=== What this task involves ===
Search the data for the string "buffers" and copy each line in which it appears.

### Supplied information ###

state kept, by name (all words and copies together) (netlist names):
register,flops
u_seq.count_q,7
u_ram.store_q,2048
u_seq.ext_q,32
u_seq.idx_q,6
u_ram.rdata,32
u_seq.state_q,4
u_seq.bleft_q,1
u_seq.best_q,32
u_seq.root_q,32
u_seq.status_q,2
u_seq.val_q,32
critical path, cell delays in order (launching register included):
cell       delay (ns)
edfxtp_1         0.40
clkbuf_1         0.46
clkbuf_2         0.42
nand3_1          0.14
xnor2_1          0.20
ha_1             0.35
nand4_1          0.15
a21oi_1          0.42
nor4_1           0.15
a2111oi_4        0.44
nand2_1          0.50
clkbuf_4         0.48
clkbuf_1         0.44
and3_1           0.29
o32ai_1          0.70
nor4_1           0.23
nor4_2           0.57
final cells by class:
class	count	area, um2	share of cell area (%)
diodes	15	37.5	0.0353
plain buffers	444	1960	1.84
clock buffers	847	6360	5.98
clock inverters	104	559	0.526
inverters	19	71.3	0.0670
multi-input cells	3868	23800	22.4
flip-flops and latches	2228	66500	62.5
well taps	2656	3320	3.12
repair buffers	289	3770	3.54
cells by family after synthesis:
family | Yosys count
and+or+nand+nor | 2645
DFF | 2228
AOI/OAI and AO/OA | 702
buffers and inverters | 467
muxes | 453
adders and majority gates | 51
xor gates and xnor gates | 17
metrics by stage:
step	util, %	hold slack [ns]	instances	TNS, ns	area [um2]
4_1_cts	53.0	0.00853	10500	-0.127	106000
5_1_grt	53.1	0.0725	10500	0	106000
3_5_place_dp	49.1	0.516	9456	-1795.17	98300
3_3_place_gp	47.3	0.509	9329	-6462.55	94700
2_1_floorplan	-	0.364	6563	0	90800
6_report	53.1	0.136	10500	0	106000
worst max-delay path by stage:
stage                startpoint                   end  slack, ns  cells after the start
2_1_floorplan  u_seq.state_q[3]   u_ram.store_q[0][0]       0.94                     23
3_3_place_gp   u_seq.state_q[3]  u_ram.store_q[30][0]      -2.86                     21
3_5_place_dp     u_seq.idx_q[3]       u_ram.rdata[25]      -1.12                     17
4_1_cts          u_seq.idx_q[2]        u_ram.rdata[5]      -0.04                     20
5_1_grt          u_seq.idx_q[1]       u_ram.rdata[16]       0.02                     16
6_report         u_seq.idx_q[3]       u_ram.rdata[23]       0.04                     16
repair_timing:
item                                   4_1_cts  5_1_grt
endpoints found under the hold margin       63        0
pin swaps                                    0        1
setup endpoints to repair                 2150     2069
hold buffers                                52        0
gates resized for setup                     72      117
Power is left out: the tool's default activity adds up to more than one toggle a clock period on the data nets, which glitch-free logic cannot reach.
--- src/rtl/core/mse_pkg.sv ---
`timescale 1ns / 1ps
// ----------------------------------------------------------------------------
// MIPS subset execute unit package
// Shared types, opcodes and widths for the execute unit and its submodules.
// ----------------------------------------------------------------------------
package mse_pkg;

  localparam int unsigned NumRegs    = 32;
  localparam int unsigned RegIdxW    = 5;
  localparam int unsigned XLen       = 32;
  localparam int unsigned InDataW    = 40;   // instr_word, reg_index, pad
  localparam int unsigned OutDataW   = 104;  // all result fields, pad

  localparam logic [XLen-1:0] TextBaseReset = 32'h0040_0000;
  localparam logic [RegIdxW-1:0] LinkReg     = 5'd31;
  localparam logic [RegIdxW-1:0] ZeroReg     = 5'd0;

  // Primary opcodes.
  localparam logic [5:0] OpSpecial = 6'h00;
  localparam logic [5:0] OpJal     = 6'h03;
  localparam logic [5:0] OpBne     = 6'h05;
  localparam logic [5:0] OpBlez    = 6'h06;
  localparam logic [5:0] OpAddi    = 6'h08;
  localparam logic [5:0] OpAndi    = 6'h0C;

  // Function codes under the special opcode.
  localparam logic [5:0] FnSll = 6'h00;
  localparam logic [5:0] FnSrl = 6'h02;
  localparam logic [5:0] FnJr  = 6'h08;
  localparam logic [5:0] FnAdd = 6'h20;

  // Request kinds carried on the input tuser bit.
  localparam logic ReqExec = 1'b0;
  localparam logic ReqRead = 1'b1;

  typedef struct packed {
    logic               en;
    logic [RegIdxW-1:0] idx;
    logic [XLen-1:0]    val;
  } reg_wr_t;

  typedef struct packed {
    logic [XLen-1:0] read_value;
    reg_wr_t         wr;
    logic            halt;
    logic [XLen-1:0] next_pc;
  } exec_res_t;

endpackage

--- src/rtl/core/mse_regfile.sv ---
`timescale 1ns / 1ps
// ----------------------------------------------------------------------------
// MIPS subset register file
// 32 x 32 storage with two registered read ports, write bypass and
// per-entry valid bits so that unwritten registers read as zero.
// ----------------------------------------------------------------------------
module mse_regfile (
  input  logic                          clk_i,
  input  logic                          rst_ni,
  input  logic                          rd_en_i,
  input  logic [mse_pkg::RegIdxW-1:0]   rd_addr_a_i,
  input  logic [mse_pkg::RegIdxW-1:0]   rd_addr_b_i,
  input  mse_pkg::reg_wr_t              wr_i,
  output logic [mse_pkg::XLen-1:0]      rd_data_a_o,
  output logic [mse_pkg::XLen-1:0]      rd_data_b_o
);
  import mse_pkg::*;

  logic [XLen-1:0]    mem [NumRegs];
  logic [NumRegs-1:0] valid_q;
  logic [XLen-1:0]    rd_a_q;
  logic [XLen-1:0]    rd_b_q;

  always_ff @(posedge clk_i or negedge rst_ni) begin
    if (!rst_ni) begin
      valid_q <= '0;
    end else if (wr_i.en) begin
      valid_q[wr_i.idx] <= 1'b1;
    end
  end

  always_ff @(posedge clk_i) begin
    if (wr_i.en) begin
      mem[wr_i.idx] <= wr_i.val;
    end
  end

  // A write landing in the same cycle is forwarded to the reader.
  always_ff @(posedge clk_i) begin
    if (rd_en_i) begin
      if (wr_i.en && (wr_i.idx == rd_addr_a_i)) begin
        rd_a_q <= wr_i.val;
      end else begin
        rd_a_q <= valid_q[rd_addr_a_i] ? mem[rd_addr_a_i] : '0;
      end
      if (wr_i.en && (wr_i.idx == rd_addr_b_i)) begin
        rd_b_q <= wr_i.val;
      end else begin
        rd_b_q <= valid_q[rd_addr_b_i] ? mem[rd_addr_b_i] : '0;
      end
    end
  end

  assign rd_data_a_o = rd_a_q;
  assign rd_data_b_o = rd_b_q;

endmodule

--- src/rtl/core/mse_exec.sv ---
`timescale 1ns / 1ps
// ----------------------------------------------------------------------------
// MIPS subset execute logic
// Decodes one instruction or serves a read; computes write-back and next pc.
// ----------------------------------------------------------------------------
module mse_exec (
  input  logic                      req_i,
  input  logic [mse_pkg::XLen-1:0]  instr_i,
  input  logic [mse_pkg::XLen-1:0]  pc_i,
  input  logic [mse_pkg::XLen-1:0]  rs_val_i,
  input  logic [mse_pkg::XLen-1:0]  rt_val_i,
  output mse_pkg::exec_res_t        res_o
);
  import mse_pkg::*;

  logic [5:0]         opc;
  logic [5:0]         fn;
  logic [RegIdxW-1:0] rt;
  logic [RegIdxW-1:0] rd;
  logic [4:0]         sh;
  logic [XLen-1:0]    imm_sx;
  logic [XLen-1:0]    imm_zx;
  logic [XLen-1:0]    pc_plus4;
  logic [XLen-1:0]    br_target;
  reg_wr_t            wr;

  assign opc       = instr_i[31:26];
  assign rt        = instr_i[20:16];
  assign rd        = instr_i[15:11];
  assign sh        = instr_i[10:6];
  assign fn        = instr_i[5:0];
  assign imm_sx    = {{16{instr_i[15]}}, instr_i[15:0]};
  assign imm_zx    = {16'h0000, instr_i[15:0]};
  assign pc_plus4  = pc_i + 32'd4;
  assign br_target = pc_plus4 + {imm_sx[29:0], 2'b00};

  always_comb begin
    res_o            = '0;
    res_o.next_pc    = pc_plus4;
    wr               = '0;
    if (req_i == ReqRead) begin
      res_o.next_pc    = pc_i;
      res_o.read_value = rs_val_i;
    end else if (instr_i == '0) begin
      res_o.next_pc = pc_i;
      res_o.halt    = 1'b1;
    end else begin
      unique case (opc)
        OpSpecial: begin
          unique case (fn)
            FnAdd: wr = '{en: 1'b1, idx: rd, val: rs_val_i + rt_val_i};
            FnSll: wr = '{en: 1'b1, idx: rd, val: rt_val_i << sh};
            FnSrl: wr = '{en: 1'b1, idx: rd, val: rt_val_i >> sh};
            FnJr:  res_o.next_pc = rs_val_i;
            default: ;
          endcase
        end
        OpAddi: wr = '{en: 1'b1, idx: rt, val: rs_val_i + imm_sx};
        OpAndi: wr = '{en: 1'b1, idx: rt, val: rs_val_i & imm_zx};
        OpBlez: begin
          if ((rs_val_i == '0) || rs_val_i[XLen-1]) begin
            res_o.next_pc = br_target;
          end
        end
        OpBne: begin
          if (rs_val_i != rt_val_i) begin
            res_o.next_pc = br_target;
          end
        end
        OpJal: begin
          wr            = '{en: 1'b1, idx: LinkReg, val: pc_plus4};
          res_o.next_pc = {pc_i[31:28], instr_i[25:0], 2'b00};
        end
        default: ;
      endcase
      // Register zero is hardwired; a write to it is dropped entirely.
      if (wr.en && (wr.idx != ZeroReg)) begin
        res_o.wr = wr;
      end
    end
  end

endmodule

--- src/rtl/core/mips_subset_execute_unit.sv ---
`timescale 1ns / 1ps
// Timing: the input register loads at the input transfer, and the result register
// when the item leaves the input stage. Throughput: one item per cycle while the
// output is not stalled; a register written by one instruction is forwarded into
// the operand read of the next, so dependent items go back to back.
// Reset: asynchronous, active low; clears the register file valid bits and
// both pipeline valid flags, and loads the program counter with 0x00400000.
// ----------------------------------------------------------------------------
// MIPS subset execute unit
// Executes one instruction word or serves one register read per transfer,
// holding a 32-entry register file and the program counter.
// ----------------------------------------------------------------------------
module mips_subset_execute_unit (
  input  logic                           clk_i,
  input  logic                           rst_ni,
  // Configuration: text_base write, which loads the program counter.
  input  logic                           cfg_we_i,
  input  logic [mse_pkg::XLen-1:0]       cfg_wdata_i,
  // Input stream.
  input  logic                           s_axis_tvalid,
  output logic                           s_axis_tready,
  // [31:0] instr_word, [36:32] reg_index, [39:37] zero.
  input  logic [mse_pkg::InDataW-1:0]    s_axis_tdata,
  // [0] req_type.
  input  logic                           s_axis_tuser,
  // Output stream.
  output logic                           m_axis_tvalid,
  input  logic                           m_axis_tready,
  // [31:0] next_pc, [32] halt, [33] reg_write, [38:34] write_index,
  // [70:39] write_value, [102:71] read_value, [103] zero.
  output logic [mse_pkg::OutDataW-1:0]   m_axis_tdata
);
  import mse_pkg::*;

  // The input stage holds the accepted request together with its operands,
  // which the register file reads at the transfer edge. The result stage
  // holds the finished result until the downstream side takes it.
  logic              a_valid_q;
  logic              a_req_q;
  logic [XLen-1:0]   a_instr_q;
  logic              res_valid_q;
  exec_res_t         res_q;
  logic [XLen-1:0]   pc_q;

  logic              in_xfer;
  logic              advance;
  logic [XLen-1:0]   rs_val;
  logic [XLen-1:0]   rt_val;
  logic [RegIdxW-1:0] rd_addr_a;
  exec_res_t         exec_res;
  reg_wr_t           rf_wr;

  // The item in the input stage moves on whenever the result stage is empty
  // or is being emptied in this cycle; the input side is open whenever the
  // input stage is empty or moving on.
  assign advance       = a_valid_q && (!res_valid_q || m_axis_tready);
  assign s_axis_tready = !a_valid_q || advance;
  assign in_xfer       = s_axis_tvalid && s_axis_tready;

  // A read request uses port A for its register; an instruction uses it for rs.
  assign rd_addr_a = (s_axis_tuser == ReqRead) ? s_axis_tdata[36:32] : s_axis_tdata[25:21];

  // State changes commit only when the instruction leaves the input stage,
  // so a stalled item never writes twice.
  always_comb begin
    rf_wr    = exec_res.wr;
    rf_wr.en = exec_res.wr.en && advance;
  end

  mse_regfile u_regfile (
    .clk_i       (clk_i),
    .rst_ni      (rst_ni),
    .rd_en_i     (in_xfer),
    .rd_addr_a_i (rd_addr_a),
    .rd_addr_b_i (s_axis_tdata[20:16]),
    .wr_i        (rf_wr),
    .rd_data_a_o (rs_val),
    .rd_data_b_o (rt_val)
  );

  mse_exec u_exec (
    .req_i    (a_req_q),
    .instr_i  (a_instr_q),
    .pc_i     (pc_q),
    .rs_val_i (rs_val),
    .rt_val_i (rt_val),
    .res_o    (exec_res)
  );

  always_ff @(posedge clk_i or negedge rst_ni) begin
    if (!rst_ni) begin
      a_valid_q <= 1'b0;
    end else if (s_axis_tready) begin
      a_valid_q <= s_axis_tvalid;
    end
  end

  always_ff @(posedge clk_i) begin
    if (in_xfer) begin
      a_req_q   <= s_axis_tuser;
      a_instr_q <= s_axis_tdata[31:0];
    end
  end

  // The program counter follows each executed item; a configuration write
  // reloads it and must come only while the unit is idle, which is not enforced.
  always_ff @(posedge clk_i or negedge rst_ni) begin
    if (!rst_ni) begin
      pc_q <= TextBaseReset;
    end else if (cfg_we_i) begin
      pc_q <= cfg_wdata_i;
    end else if (advance) begin
      pc_q <= exec_res.next_pc;
    end
  end

  always_ff @(posedge clk_i or negedge rst_ni) begin
    if (!rst_ni) begin
      res_valid_q <= 1'b0;
    end else if (advance) begin
      res_valid_q <= 1'b1;
    end else if (m_axis_tready) begin
      res_valid_q <= 1'b0;
    end
  end

  always_ff @(posedge clk_i) begin
    if (advance) begin
      res_q <= exec_res;
    end
  end

  assign m_axis_tvalid = res_valid_q;
  assign m_axis_tdata  = {1'b0, res_q.read_value, res_q.wr.val, res_q.wr.idx,
                          res_q.wr.en, res_q.halt, res_q.next_pc};

endmodule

###

=== Answer section ===
plain buffers	444	1960	1.84
clock buffers	847	6360	5.98
repair buffers	289	3770	3.54
buffers and inverters | 467
hold buffers                                52        0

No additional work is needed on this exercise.